**WHAT IS NEEDED:**
Copy every line from the records that holds the word "Vias".

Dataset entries
——————

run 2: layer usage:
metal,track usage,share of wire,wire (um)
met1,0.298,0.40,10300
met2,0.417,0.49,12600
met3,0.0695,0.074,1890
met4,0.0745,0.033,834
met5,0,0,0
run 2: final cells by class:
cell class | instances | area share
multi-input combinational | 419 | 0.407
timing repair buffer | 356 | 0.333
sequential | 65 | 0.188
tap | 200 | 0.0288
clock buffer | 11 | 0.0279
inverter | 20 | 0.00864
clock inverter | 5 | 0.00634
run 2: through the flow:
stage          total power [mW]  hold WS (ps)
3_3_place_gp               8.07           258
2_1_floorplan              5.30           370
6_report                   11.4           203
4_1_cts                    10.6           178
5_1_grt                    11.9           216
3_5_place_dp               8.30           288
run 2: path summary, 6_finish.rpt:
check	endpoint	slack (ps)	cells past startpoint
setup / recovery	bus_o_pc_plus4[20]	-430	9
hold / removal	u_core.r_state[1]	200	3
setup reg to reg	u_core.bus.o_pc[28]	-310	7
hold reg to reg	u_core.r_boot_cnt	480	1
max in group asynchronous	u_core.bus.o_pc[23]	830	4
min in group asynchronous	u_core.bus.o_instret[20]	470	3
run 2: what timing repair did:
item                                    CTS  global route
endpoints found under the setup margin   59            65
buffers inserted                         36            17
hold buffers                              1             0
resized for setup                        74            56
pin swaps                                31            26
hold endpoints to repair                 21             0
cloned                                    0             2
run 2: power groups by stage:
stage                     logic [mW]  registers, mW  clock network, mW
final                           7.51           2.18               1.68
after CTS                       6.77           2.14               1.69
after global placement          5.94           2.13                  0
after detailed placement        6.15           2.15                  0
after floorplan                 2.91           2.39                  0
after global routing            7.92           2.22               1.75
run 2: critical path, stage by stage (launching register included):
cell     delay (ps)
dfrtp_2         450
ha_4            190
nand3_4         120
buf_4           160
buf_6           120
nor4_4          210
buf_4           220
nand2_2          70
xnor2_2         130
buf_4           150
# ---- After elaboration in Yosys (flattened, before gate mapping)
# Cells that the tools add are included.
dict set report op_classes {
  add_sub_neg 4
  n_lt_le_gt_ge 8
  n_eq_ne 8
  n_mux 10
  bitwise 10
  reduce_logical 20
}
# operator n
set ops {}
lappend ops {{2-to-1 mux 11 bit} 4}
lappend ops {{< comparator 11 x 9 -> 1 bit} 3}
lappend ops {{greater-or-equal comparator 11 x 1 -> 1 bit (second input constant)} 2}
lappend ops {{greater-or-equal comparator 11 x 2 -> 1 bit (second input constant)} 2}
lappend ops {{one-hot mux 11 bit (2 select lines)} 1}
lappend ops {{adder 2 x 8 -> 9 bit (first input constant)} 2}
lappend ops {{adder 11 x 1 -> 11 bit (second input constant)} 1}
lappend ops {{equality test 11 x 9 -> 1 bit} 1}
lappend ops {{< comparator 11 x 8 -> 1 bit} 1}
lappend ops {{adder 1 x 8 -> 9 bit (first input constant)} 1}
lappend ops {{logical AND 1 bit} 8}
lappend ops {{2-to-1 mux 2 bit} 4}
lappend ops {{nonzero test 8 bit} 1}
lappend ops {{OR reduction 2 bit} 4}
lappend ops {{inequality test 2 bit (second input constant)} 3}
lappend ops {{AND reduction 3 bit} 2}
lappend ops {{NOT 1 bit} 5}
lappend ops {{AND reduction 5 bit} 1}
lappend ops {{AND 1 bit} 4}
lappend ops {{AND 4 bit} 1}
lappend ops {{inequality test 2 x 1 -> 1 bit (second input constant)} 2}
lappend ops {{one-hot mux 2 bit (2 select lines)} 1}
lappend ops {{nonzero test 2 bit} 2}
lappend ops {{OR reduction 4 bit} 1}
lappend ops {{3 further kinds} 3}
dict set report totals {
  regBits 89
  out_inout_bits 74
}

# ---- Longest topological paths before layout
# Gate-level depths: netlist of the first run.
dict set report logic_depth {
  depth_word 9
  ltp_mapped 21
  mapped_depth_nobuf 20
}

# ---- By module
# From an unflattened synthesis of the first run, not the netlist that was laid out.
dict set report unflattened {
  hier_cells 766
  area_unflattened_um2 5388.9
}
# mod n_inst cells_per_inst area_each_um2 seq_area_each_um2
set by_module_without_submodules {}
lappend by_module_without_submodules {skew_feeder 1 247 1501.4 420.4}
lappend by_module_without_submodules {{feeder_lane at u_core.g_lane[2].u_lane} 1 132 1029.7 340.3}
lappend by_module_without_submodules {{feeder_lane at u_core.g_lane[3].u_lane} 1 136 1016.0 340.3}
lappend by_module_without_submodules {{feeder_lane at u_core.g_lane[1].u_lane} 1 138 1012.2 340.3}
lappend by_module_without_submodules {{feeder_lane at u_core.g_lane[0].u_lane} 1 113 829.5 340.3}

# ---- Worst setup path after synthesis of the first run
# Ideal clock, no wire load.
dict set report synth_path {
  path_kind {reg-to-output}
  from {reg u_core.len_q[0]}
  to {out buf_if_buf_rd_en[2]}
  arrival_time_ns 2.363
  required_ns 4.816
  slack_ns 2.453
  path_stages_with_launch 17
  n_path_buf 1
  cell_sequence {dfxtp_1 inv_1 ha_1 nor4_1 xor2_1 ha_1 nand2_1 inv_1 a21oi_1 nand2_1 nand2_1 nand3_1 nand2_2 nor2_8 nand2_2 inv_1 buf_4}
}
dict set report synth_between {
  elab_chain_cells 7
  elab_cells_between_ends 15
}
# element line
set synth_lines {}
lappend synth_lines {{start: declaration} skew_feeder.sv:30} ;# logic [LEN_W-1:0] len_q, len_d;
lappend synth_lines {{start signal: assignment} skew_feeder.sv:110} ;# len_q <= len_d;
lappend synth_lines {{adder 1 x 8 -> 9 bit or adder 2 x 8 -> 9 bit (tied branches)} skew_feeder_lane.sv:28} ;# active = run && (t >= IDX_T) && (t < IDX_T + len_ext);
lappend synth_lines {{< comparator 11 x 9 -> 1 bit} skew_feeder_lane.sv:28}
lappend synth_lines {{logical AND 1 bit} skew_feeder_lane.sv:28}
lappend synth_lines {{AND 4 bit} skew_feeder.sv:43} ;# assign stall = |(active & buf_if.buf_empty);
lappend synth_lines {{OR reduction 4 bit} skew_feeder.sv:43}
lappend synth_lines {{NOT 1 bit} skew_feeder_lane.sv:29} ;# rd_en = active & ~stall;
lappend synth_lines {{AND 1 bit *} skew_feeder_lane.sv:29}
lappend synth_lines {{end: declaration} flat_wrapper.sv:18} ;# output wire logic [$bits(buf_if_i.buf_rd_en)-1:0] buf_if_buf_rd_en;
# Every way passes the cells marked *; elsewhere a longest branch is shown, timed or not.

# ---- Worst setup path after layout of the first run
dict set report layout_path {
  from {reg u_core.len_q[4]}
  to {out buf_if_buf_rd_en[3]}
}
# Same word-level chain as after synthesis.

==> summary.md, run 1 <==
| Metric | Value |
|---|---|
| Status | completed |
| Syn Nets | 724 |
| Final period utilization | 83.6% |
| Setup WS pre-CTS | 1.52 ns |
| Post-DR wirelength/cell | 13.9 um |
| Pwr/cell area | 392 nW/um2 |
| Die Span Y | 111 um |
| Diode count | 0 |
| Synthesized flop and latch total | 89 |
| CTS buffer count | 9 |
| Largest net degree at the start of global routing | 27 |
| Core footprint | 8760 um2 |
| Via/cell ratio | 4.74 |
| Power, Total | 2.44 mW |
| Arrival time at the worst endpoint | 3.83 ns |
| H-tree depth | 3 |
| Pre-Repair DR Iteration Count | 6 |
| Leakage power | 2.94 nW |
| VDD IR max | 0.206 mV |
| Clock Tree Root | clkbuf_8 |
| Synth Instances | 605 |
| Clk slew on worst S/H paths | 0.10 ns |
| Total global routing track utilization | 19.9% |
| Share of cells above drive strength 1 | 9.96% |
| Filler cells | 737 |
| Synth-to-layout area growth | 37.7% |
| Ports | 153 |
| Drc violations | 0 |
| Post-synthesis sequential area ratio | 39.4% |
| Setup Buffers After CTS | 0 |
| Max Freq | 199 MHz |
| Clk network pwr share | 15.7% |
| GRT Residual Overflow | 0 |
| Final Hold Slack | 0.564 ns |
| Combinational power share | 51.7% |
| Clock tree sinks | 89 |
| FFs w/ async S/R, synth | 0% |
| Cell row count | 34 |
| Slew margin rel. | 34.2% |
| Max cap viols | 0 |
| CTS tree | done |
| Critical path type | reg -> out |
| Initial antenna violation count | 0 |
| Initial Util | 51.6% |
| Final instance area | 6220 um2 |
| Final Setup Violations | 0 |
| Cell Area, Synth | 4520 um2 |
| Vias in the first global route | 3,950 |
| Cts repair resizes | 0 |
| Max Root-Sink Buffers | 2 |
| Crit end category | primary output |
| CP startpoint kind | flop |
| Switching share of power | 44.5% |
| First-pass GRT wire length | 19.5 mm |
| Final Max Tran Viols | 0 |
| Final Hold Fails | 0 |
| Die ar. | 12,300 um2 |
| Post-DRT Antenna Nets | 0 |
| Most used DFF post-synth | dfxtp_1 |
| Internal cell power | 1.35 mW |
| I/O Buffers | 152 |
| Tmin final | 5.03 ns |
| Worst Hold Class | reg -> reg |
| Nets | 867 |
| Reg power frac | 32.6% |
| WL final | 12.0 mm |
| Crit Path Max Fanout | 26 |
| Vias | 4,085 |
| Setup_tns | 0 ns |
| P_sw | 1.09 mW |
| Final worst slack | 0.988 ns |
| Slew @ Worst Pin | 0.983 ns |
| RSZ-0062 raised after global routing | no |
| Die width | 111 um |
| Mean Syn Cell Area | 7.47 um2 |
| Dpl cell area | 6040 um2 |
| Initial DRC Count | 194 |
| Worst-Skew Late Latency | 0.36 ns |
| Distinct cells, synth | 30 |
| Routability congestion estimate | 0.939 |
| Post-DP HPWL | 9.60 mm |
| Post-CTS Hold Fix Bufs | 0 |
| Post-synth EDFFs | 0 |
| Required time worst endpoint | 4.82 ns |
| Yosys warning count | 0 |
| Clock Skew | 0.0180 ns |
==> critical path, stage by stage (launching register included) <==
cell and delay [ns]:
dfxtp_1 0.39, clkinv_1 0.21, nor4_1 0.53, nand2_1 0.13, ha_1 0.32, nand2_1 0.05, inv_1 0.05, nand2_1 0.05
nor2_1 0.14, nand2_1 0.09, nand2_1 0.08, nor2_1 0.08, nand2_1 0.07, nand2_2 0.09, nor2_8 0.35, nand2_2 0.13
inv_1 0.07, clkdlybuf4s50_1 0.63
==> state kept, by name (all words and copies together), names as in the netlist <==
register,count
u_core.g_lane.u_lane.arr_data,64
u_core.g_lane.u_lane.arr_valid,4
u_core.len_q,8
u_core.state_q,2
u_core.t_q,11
`src/rtl/vga_fb_arbiter.sv`:
```
// Framebuffer arbiter: streams one scanline per line_req into a double-buffered
// line buffer while periodically lending the single-port RAM to the CPU.
module vga_fb_arbiter #(
  parameter int WORDS_PER_LINE = 160,
  parameter int ADDR_W         = 17,
  parameter int FB_BASE        = 0,
  parameter int CPU_SLOT       = 4
) (
  input  logic              pixelClock,
  input  logic              reset,
  input  logic              line_req,
  input  logic [9:0]        line_num,
  input  logic              cpu_req,
  input  logic              cpu_we,
  input  logic [ADDR_W-1:0] cpu_addr,
  input  logic [31:0]       cpu_wdata,
  output logic              cpu_ack,
  output logic [31:0]       cpu_rdata,
  output logic              mem_en,
  output logic              mem_we,
  output logic [ADDR_W-1:0] mem_addr,
  output logic [31:0]       mem_wdata,
  input  logic [31:0]       mem_rdata,
  output logic              lb_we,
  output logic [8:0]        lb_addr,
  output logic [31:0]       lb_wdata,
  output logic              fetch_busy,
  output logic              underrun
);

  localparam logic [1:0] S_IDLE  = 2'd0;
  localparam logic [1:0] S_FETCH = 2'd1;
  localparam logic [1:0] S_CPU   = 2'd2;

  localparam logic [7:0]        LAST_WORD = 8'(WORDS_PER_LINE - 1);
  localparam logic [7:0]        SLOT_MAX  = 8'(CPU_SLOT - 1);
  localparam logic [ADDR_W-1:0] BASE0     = ADDR_W'(FB_BASE);
  localparam logic [ADDR_W-1:0] WPL       = ADDR_W'(WORDS_PER_LINE);

  logic [1:0]        state_q, state_d;
  logic [ADDR_W-1:0] base_q, base_d;
  logic [7:0]        word_q, word_d;
  logic              bank_q, bank_d;
  logic [7:0]        slot_q, slot_d;
  logic              underrun_q, underrun_d;
  logic              lbv_q;
  logic [8:0]        lb_addr_q;
  logic              ack_q;
  logic              ack_rd_q;

  logic              steal;
  logic              cpu_acc;
  logic              fetch_rd;
  logic              start;
  logic [ADDR_W-1:0] fetch_addr;
  logic [ADDR_W-1:0] new_base;

  // The cycle right after a grant carries cpu_ack, so it never grants again.
  assign steal      = (state_q == S_FETCH) && cpu_req && !ack_q && (slot_q >= SLOT_MAX);
  assign cpu_acc    = (state_q == S_CPU) || steal;
  assign fetch_rd   = (state_q == S_FETCH) && !steal;
  assign fetch_addr = base_q + ADDR_W'(word_q);
  assign new_base   = BASE0 + ADDR_W'(line_num) * WPL;

  always_comb begin
    state_d    = state_q;
    base_d     = base_q;
    word_d     = word_q;
    bank_d     = bank_q;
    slot_d     = slot_q;
    underrun_d = underrun_q;
    start      = 1'b0;
    case (state_q)
      S_IDLE: begin
        if (line_req) start = 1'b1;
        else if (cpu_req && !ack_q) state_d = S_CPU;
      end
      S_FETCH: begin
        if (line_req) begin
          start      = 1'b1;
          underrun_d = 1'b1;
        end else if (steal) begin
          slot_d = 8'd0;
        end else begin
          word_d = word_q + 8'd1;
          if (slot_q < SLOT_MAX) slot_d = slot_q + 8'd1;
          if (word_q == LAST_WORD) state_d = S_IDLE;
        end
      end
      S_CPU: begin
        if (line_req) start = 1'b1;
        else state_d = S_IDLE;
      end
      default: state_d = S_IDLE;
    endcase
    if (start) begin
      state_d = S_FETCH;
      base_d  = new_base;
      word_d  = 8'd0;
      bank_d  = ~bank_q;
      slot_d  = 8'd0;
    end
  end

  always_ff @(posedge pixelClock) begin
    if (reset) begin
      state_q    <= S_IDLE;
      word_q     <= 8'd0;
      bank_q     <= 1'b0;
      slot_q     <= 8'd0;
      underrun_q <= 1'b0;
      lbv_q      <= 1'b0;
      ack_q      <= 1'b0;
    end else begin
      state_q    <= state_d;
      word_q     <= word_d;
      bank_q     <= bank_d;
      slot_q     <= slot_d;
      underrun_q <= underrun_d;
      lbv_q      <= fetch_rd;
      ack_q      <= cpu_acc;
    end
  end

  // Data-only registers; every consumer is qualified by a reset control flag.
  always_ff @(posedge pixelClock) begin
    base_q    <= base_d;
    lb_addr_q <= {bank_q, word_q};
    ack_rd_q  <= ~cpu_we;
  end

  assign mem_en     = fetch_rd | cpu_acc;
  assign mem_we     = cpu_acc & cpu_we;
  assign mem_addr   = cpu_acc ? cpu_addr : (fetch_rd ? fetch_addr : '0);
  assign mem_wdata  = cpu_acc ? cpu_wdata : '0;
  assign lb_we      = lbv_q;
  assign lb_addr    = lbv_q ? lb_addr_q : '0;
  assign lb_wdata   = lbv_q ? mem_rdata : '0;
  assign cpu_ack    = ack_q;
  assign cpu_rdata  = (ack_q && ack_rd_q) ? mem_rdata : '0;
  assign fetch_busy = (state_q == S_FETCH);
  assign underrun   = underrun_q;

endmodule

```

——————

**TASK ANSWER:**
| Vias in the first global route | 3,950 |
| Vias | 4,085 |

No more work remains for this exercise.